WORK ORDER
Where a line of the following data contains the string "default", include it in the tally. Report the total alone.

EXTRACTED DATA
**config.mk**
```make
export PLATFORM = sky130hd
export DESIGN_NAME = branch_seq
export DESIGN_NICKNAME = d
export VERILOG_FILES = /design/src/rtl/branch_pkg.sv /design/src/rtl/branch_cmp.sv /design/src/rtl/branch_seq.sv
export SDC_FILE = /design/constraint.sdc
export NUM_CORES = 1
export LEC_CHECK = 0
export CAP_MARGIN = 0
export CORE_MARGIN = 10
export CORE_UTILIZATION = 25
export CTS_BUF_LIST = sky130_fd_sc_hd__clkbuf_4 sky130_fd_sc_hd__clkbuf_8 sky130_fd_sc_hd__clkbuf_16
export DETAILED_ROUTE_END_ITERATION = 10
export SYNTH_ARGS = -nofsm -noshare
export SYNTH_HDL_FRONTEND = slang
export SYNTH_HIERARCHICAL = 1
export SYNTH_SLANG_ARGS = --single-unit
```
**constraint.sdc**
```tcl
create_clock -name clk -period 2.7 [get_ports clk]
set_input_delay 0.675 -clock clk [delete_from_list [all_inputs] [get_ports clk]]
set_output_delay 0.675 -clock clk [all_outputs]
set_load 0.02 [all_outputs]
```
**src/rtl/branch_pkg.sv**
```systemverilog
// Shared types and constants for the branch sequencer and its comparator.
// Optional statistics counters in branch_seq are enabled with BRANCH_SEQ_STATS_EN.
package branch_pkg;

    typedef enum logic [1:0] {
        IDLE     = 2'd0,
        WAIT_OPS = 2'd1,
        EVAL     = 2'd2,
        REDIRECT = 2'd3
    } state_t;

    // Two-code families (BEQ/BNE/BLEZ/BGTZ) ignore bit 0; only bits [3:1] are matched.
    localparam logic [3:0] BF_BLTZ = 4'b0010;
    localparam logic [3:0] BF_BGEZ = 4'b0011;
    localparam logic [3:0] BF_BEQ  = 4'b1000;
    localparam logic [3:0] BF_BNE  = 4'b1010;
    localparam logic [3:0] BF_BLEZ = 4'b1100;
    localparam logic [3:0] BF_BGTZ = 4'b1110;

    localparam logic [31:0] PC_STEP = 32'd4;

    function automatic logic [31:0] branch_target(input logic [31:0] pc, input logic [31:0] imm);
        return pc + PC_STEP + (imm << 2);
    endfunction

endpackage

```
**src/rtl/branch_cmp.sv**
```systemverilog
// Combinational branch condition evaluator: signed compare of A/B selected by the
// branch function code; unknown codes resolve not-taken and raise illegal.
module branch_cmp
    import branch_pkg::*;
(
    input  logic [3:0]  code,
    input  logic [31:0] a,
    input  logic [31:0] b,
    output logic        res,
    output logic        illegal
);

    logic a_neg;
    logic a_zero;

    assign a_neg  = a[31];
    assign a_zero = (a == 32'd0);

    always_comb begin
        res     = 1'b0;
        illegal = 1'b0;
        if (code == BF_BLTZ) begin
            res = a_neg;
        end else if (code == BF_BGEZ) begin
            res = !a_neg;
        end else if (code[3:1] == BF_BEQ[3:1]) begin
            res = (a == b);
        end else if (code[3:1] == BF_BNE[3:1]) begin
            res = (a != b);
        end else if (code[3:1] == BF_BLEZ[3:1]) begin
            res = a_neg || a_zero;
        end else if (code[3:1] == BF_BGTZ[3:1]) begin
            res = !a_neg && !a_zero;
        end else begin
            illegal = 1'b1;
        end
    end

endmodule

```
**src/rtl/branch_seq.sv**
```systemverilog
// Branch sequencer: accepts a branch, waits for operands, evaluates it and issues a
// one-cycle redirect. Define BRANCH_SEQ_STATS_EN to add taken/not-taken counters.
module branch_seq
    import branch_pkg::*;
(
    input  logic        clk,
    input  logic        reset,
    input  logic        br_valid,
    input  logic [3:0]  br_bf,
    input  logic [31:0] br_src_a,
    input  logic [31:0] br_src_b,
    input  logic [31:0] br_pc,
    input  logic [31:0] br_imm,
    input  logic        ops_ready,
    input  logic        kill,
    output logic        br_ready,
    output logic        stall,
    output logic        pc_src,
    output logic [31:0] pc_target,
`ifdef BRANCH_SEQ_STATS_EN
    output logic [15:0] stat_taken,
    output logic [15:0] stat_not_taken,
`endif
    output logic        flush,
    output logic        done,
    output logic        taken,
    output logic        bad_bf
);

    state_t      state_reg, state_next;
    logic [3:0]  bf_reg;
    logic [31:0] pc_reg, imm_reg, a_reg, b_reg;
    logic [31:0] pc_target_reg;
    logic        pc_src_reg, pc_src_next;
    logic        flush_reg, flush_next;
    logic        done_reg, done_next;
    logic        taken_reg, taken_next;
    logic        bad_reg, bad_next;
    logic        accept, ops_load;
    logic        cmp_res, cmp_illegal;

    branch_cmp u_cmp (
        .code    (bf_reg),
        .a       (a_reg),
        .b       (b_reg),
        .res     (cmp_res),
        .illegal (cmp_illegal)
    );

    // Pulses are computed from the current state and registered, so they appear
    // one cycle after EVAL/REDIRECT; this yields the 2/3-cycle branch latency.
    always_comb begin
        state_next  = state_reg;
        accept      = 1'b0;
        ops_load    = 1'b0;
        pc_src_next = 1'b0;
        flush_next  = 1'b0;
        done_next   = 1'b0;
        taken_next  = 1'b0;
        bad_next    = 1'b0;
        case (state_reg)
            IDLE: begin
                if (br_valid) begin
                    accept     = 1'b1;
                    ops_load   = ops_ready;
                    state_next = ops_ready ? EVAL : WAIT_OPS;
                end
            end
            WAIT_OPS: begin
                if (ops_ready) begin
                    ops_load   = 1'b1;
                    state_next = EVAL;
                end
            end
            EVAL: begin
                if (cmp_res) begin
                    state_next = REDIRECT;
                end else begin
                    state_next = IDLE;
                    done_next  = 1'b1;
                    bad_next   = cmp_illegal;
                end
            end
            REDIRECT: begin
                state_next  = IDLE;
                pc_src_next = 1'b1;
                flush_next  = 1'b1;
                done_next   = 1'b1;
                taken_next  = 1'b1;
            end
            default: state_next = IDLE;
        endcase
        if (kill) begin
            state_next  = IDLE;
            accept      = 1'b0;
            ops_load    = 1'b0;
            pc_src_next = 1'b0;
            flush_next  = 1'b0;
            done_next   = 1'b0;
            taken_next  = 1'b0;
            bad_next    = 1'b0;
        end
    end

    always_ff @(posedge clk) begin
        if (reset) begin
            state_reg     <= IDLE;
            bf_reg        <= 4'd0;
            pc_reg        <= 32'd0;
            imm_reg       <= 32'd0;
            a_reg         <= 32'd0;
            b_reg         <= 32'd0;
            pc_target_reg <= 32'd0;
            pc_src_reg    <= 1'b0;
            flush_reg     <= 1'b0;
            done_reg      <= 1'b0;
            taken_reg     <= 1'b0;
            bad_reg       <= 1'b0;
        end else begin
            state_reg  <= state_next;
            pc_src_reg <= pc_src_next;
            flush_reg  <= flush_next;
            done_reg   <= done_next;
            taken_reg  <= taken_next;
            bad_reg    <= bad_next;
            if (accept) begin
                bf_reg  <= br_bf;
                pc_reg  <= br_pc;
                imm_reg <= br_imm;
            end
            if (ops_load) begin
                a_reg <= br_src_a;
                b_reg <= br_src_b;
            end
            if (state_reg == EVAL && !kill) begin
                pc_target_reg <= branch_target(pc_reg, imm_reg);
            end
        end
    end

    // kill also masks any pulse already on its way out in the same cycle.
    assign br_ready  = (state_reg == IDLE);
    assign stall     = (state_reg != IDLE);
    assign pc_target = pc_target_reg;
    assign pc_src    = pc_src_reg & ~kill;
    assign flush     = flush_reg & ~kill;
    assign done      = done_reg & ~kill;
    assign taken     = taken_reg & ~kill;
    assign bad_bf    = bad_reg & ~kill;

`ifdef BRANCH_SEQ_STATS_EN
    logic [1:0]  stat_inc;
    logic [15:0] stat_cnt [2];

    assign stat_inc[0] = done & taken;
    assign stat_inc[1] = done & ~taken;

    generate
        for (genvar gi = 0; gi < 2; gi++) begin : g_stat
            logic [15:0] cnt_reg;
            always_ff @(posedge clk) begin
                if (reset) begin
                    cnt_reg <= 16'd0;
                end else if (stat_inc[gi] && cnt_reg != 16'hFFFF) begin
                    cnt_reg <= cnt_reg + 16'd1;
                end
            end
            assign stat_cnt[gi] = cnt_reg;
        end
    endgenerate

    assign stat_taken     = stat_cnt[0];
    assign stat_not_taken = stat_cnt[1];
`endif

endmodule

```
---
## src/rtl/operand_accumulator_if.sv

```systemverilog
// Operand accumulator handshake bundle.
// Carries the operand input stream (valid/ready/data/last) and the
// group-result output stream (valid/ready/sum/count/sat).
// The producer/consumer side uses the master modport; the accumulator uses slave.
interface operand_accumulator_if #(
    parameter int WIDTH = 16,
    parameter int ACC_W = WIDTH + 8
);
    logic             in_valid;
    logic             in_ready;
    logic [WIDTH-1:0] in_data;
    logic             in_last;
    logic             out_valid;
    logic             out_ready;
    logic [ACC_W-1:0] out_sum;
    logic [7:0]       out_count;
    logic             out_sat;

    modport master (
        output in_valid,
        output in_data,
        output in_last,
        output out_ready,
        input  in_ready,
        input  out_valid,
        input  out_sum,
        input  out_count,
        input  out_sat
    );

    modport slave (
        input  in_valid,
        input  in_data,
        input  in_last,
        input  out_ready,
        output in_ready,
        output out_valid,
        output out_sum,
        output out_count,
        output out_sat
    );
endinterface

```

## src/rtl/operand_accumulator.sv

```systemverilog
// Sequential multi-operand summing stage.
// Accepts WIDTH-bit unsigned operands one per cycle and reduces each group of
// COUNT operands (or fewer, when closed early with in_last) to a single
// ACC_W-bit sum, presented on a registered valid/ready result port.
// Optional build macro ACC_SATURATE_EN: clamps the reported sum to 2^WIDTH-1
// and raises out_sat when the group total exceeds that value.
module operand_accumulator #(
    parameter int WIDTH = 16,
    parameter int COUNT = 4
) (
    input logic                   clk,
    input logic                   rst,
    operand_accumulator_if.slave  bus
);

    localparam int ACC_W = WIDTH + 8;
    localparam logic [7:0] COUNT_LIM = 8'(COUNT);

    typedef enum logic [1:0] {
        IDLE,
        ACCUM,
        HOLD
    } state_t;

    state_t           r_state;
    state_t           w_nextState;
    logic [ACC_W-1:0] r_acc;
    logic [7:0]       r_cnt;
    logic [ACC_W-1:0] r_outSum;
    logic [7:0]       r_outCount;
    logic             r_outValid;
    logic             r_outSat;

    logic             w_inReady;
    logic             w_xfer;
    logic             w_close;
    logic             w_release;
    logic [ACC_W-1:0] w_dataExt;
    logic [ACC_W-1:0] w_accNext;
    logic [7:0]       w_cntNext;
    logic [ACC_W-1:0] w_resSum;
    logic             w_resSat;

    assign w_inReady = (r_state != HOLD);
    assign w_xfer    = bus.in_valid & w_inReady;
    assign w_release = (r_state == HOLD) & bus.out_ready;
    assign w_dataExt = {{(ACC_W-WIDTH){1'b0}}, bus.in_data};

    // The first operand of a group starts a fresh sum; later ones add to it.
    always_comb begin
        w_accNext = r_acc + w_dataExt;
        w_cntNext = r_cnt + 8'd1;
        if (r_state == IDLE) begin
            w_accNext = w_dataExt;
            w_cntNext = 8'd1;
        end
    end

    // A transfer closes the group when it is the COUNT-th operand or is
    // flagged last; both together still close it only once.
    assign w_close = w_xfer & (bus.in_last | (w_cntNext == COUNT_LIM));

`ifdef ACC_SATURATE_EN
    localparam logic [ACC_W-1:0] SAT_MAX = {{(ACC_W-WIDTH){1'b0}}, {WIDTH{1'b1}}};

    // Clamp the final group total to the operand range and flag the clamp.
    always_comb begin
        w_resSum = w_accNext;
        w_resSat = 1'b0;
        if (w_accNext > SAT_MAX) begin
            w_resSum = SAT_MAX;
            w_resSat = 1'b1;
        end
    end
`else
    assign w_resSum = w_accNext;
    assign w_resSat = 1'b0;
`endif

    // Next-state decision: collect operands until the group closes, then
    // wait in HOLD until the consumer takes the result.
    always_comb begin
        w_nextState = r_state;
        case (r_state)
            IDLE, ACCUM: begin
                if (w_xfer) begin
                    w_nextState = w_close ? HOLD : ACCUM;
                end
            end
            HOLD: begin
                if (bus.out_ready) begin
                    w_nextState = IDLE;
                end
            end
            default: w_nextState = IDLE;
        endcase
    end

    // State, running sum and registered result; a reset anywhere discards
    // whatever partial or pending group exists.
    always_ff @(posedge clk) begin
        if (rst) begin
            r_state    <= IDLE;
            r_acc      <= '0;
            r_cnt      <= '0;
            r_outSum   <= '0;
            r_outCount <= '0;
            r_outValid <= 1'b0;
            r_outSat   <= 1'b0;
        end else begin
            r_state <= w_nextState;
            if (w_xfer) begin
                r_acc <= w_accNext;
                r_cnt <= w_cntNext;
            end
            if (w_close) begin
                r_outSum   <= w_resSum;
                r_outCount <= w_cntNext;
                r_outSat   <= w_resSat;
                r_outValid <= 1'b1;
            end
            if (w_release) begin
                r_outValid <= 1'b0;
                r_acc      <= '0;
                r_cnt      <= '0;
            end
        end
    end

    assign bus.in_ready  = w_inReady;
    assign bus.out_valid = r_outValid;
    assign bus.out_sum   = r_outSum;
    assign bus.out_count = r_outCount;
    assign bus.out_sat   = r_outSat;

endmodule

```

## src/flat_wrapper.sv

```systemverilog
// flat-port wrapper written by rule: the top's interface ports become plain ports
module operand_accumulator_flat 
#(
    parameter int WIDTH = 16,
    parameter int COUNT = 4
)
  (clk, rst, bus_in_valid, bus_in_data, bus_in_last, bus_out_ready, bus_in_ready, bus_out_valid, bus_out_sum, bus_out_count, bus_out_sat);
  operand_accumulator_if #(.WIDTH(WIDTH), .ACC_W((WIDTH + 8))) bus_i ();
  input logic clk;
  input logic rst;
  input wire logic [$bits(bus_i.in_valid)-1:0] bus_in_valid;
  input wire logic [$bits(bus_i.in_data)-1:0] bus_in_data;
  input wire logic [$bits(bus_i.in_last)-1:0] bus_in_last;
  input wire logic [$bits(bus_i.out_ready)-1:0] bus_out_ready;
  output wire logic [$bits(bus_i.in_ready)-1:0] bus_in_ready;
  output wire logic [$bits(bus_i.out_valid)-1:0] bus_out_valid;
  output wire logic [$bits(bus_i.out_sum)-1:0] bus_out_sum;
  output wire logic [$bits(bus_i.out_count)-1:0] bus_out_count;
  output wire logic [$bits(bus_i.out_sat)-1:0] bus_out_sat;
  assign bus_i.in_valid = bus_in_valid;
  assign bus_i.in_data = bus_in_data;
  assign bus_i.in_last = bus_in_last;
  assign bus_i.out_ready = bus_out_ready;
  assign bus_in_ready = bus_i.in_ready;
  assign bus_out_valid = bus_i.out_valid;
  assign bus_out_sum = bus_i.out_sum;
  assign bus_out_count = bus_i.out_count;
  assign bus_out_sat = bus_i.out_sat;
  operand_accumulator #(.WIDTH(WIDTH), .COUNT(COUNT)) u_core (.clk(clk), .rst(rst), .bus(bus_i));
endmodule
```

WRITTEN ANSWER
2